■ **Provided information**:
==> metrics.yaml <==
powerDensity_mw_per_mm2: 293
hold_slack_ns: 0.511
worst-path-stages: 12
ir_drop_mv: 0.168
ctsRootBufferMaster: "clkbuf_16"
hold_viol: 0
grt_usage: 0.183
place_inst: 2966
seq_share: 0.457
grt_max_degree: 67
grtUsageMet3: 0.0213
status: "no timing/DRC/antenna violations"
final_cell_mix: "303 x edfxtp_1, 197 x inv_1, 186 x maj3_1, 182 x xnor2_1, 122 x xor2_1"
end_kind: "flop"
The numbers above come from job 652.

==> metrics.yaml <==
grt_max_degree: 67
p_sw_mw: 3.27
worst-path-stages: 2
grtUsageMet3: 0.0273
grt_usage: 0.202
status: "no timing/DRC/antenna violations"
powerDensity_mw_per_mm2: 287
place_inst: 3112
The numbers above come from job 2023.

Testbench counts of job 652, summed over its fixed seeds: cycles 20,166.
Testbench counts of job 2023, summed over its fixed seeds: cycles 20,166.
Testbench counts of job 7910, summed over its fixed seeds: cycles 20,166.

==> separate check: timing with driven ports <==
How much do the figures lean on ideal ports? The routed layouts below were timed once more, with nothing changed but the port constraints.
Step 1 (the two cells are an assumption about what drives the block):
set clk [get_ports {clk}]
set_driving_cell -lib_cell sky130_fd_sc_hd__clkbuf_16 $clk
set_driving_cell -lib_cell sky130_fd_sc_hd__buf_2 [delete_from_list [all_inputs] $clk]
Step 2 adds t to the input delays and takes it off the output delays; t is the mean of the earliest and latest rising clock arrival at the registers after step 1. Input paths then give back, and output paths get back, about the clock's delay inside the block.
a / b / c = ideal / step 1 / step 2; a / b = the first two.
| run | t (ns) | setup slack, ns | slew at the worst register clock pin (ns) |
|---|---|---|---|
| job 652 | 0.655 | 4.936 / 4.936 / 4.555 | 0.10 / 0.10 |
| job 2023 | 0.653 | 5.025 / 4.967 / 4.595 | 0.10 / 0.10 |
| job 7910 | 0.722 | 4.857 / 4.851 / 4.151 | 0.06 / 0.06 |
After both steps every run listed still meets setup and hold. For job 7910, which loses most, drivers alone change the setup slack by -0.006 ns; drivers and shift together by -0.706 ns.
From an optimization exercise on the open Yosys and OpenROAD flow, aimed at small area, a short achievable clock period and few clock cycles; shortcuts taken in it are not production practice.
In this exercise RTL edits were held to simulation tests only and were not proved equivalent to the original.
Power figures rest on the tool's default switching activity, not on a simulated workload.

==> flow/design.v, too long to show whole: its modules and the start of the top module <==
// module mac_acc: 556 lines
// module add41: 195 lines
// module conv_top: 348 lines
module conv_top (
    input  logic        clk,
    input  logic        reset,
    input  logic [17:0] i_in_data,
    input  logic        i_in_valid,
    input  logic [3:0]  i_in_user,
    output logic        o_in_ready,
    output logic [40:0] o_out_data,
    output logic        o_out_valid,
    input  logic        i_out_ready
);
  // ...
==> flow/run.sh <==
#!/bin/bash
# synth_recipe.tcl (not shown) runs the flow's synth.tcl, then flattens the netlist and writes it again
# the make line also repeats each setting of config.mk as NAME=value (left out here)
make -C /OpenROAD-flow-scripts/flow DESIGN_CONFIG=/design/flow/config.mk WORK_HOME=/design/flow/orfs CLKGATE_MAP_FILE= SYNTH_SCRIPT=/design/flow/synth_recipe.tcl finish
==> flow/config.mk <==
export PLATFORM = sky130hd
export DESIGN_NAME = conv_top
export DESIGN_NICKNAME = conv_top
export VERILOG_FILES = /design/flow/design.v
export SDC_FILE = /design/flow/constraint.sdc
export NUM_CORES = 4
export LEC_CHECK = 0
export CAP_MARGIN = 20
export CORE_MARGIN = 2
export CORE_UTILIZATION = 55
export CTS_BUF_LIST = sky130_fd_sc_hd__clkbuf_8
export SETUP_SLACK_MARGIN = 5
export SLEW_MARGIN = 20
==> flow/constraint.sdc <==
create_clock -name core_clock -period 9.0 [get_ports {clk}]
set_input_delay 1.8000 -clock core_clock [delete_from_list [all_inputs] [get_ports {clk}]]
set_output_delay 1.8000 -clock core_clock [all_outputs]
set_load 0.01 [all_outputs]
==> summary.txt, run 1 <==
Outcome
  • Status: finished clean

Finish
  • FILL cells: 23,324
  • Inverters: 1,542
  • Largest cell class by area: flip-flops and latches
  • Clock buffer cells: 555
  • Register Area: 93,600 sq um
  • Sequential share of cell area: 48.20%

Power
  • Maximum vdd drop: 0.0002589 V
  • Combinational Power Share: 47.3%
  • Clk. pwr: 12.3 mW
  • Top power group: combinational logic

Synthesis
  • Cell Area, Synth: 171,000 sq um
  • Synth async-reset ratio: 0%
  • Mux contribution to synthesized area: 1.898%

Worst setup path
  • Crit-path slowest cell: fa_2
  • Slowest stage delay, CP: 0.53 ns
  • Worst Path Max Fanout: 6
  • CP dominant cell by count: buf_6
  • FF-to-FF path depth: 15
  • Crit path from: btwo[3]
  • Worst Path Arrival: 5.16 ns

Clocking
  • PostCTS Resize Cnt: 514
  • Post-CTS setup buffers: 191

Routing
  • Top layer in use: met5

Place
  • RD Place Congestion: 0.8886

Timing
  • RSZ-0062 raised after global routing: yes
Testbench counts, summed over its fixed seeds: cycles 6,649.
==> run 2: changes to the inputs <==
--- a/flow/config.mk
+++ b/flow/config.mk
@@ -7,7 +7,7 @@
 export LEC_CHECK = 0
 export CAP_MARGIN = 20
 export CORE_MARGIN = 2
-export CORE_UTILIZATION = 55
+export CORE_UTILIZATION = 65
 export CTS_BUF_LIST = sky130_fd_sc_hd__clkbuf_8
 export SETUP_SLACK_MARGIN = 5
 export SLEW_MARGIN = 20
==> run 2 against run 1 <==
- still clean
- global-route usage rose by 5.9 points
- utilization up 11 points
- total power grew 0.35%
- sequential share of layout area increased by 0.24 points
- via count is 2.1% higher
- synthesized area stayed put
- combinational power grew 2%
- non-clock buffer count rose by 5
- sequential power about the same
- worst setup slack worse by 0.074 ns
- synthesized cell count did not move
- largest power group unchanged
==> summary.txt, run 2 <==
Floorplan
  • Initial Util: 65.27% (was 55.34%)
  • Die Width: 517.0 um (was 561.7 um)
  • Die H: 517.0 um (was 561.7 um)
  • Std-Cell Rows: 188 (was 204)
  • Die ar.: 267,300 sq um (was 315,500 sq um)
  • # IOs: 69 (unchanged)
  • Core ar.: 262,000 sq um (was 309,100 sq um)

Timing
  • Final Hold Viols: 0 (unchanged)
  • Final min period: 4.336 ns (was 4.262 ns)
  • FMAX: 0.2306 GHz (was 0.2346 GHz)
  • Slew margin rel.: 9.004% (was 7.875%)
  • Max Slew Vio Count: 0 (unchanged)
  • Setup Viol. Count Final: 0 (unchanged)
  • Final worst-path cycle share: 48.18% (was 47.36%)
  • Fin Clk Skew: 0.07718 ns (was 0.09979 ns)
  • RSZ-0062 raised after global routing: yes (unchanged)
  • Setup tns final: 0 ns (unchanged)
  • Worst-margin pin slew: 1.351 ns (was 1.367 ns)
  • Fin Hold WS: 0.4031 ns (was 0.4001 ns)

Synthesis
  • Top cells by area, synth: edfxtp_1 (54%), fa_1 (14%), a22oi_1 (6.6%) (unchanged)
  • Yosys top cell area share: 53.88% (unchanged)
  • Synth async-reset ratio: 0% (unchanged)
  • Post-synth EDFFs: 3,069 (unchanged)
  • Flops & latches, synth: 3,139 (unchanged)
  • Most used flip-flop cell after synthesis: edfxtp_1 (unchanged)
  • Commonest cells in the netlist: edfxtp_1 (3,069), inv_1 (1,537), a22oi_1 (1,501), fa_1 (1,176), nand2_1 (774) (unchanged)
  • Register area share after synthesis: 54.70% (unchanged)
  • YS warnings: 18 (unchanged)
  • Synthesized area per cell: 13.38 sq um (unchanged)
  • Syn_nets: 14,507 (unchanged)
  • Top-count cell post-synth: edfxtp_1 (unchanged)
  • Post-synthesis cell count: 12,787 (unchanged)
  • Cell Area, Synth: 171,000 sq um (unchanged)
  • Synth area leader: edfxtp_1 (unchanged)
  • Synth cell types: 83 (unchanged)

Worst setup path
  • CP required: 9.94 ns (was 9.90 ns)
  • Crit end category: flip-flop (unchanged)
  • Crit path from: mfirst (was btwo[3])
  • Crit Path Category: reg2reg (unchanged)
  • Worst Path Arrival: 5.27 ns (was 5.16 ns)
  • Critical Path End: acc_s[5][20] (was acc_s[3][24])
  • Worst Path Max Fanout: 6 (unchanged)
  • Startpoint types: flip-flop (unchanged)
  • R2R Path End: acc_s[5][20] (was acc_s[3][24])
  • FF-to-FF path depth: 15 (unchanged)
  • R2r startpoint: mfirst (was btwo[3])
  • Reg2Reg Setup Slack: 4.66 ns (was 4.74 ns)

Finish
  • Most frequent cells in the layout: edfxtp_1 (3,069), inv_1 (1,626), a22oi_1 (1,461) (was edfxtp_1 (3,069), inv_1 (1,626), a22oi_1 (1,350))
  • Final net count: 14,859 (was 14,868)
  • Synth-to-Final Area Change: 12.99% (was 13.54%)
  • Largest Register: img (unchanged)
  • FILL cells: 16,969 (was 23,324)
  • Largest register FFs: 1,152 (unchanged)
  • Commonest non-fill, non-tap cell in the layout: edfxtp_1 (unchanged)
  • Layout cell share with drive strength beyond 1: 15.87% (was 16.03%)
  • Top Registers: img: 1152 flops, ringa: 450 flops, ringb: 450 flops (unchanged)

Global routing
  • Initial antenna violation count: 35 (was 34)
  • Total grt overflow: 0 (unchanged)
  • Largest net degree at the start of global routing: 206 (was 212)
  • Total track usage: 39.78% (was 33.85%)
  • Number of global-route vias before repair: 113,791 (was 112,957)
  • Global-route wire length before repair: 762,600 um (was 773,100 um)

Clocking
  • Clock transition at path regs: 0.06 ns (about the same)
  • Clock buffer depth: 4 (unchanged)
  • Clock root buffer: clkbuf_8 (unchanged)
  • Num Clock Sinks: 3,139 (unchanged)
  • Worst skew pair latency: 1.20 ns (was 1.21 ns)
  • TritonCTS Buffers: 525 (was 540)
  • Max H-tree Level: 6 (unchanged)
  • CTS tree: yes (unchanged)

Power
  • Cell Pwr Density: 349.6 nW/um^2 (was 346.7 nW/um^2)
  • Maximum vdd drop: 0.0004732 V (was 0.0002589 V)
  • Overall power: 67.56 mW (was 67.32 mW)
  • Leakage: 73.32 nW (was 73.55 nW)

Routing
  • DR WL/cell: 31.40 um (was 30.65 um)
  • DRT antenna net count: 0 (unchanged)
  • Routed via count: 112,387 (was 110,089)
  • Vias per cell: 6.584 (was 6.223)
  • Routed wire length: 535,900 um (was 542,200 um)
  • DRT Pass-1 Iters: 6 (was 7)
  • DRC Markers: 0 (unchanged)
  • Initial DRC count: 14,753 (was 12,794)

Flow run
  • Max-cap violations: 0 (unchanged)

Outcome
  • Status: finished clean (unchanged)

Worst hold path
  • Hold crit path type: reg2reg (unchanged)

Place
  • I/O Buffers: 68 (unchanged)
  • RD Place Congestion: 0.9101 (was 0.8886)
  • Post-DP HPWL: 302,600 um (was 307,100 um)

■ **Exercise description**: From the listing above, output exactly the run of lines that starts with the line containing "hold_slack_ns: 0.511" and ends with the line containing "Step 1 (the".

■ **Output**:
hold_slack_ns: 0.511
worst-path-stages: 12
ir_drop_mv: 0.168
ctsRootBufferMaster: "clkbuf_16"
hold_viol: 0
grt_usage: 0.183
place_inst: 2966
seq_share: 0.457
grt_max_degree: 67
grtUsageMet3: 0.0213
status: "no timing/DRC/antenna violations"
final_cell_mix: "303 x edfxtp_1, 197 x inv_1, 186 x maj3_1, 182 x xnor2_1, 122 x xor2_1"
end_kind: "flop"
The numbers above come from job 652.

==> metrics.yaml <==
grt_max_degree: 67
p_sw_mw: 3.27
worst-path-stages: 2
grtUsageMet3: 0.0273
grt_usage: 0.202
status: "no timing/DRC/antenna violations"
powerDensity_mw_per_mm2: 287
place_inst: 3112
The numbers above come from job 2023.

Testbench counts of job 652, summed over its fixed seeds: cycles 20,166.
Testbench counts of job 2023, summed over its fixed seeds: cycles 20,166.
Testbench counts of job 7910, summed over its fixed seeds: cycles 20,166.

==> separate check: timing with driven ports <==
How much do the figures lean on ideal ports? The routed layouts below were timed once more, with nothing changed but the port constraints.
Step 1 (the two cells are an assumption about what drives the block):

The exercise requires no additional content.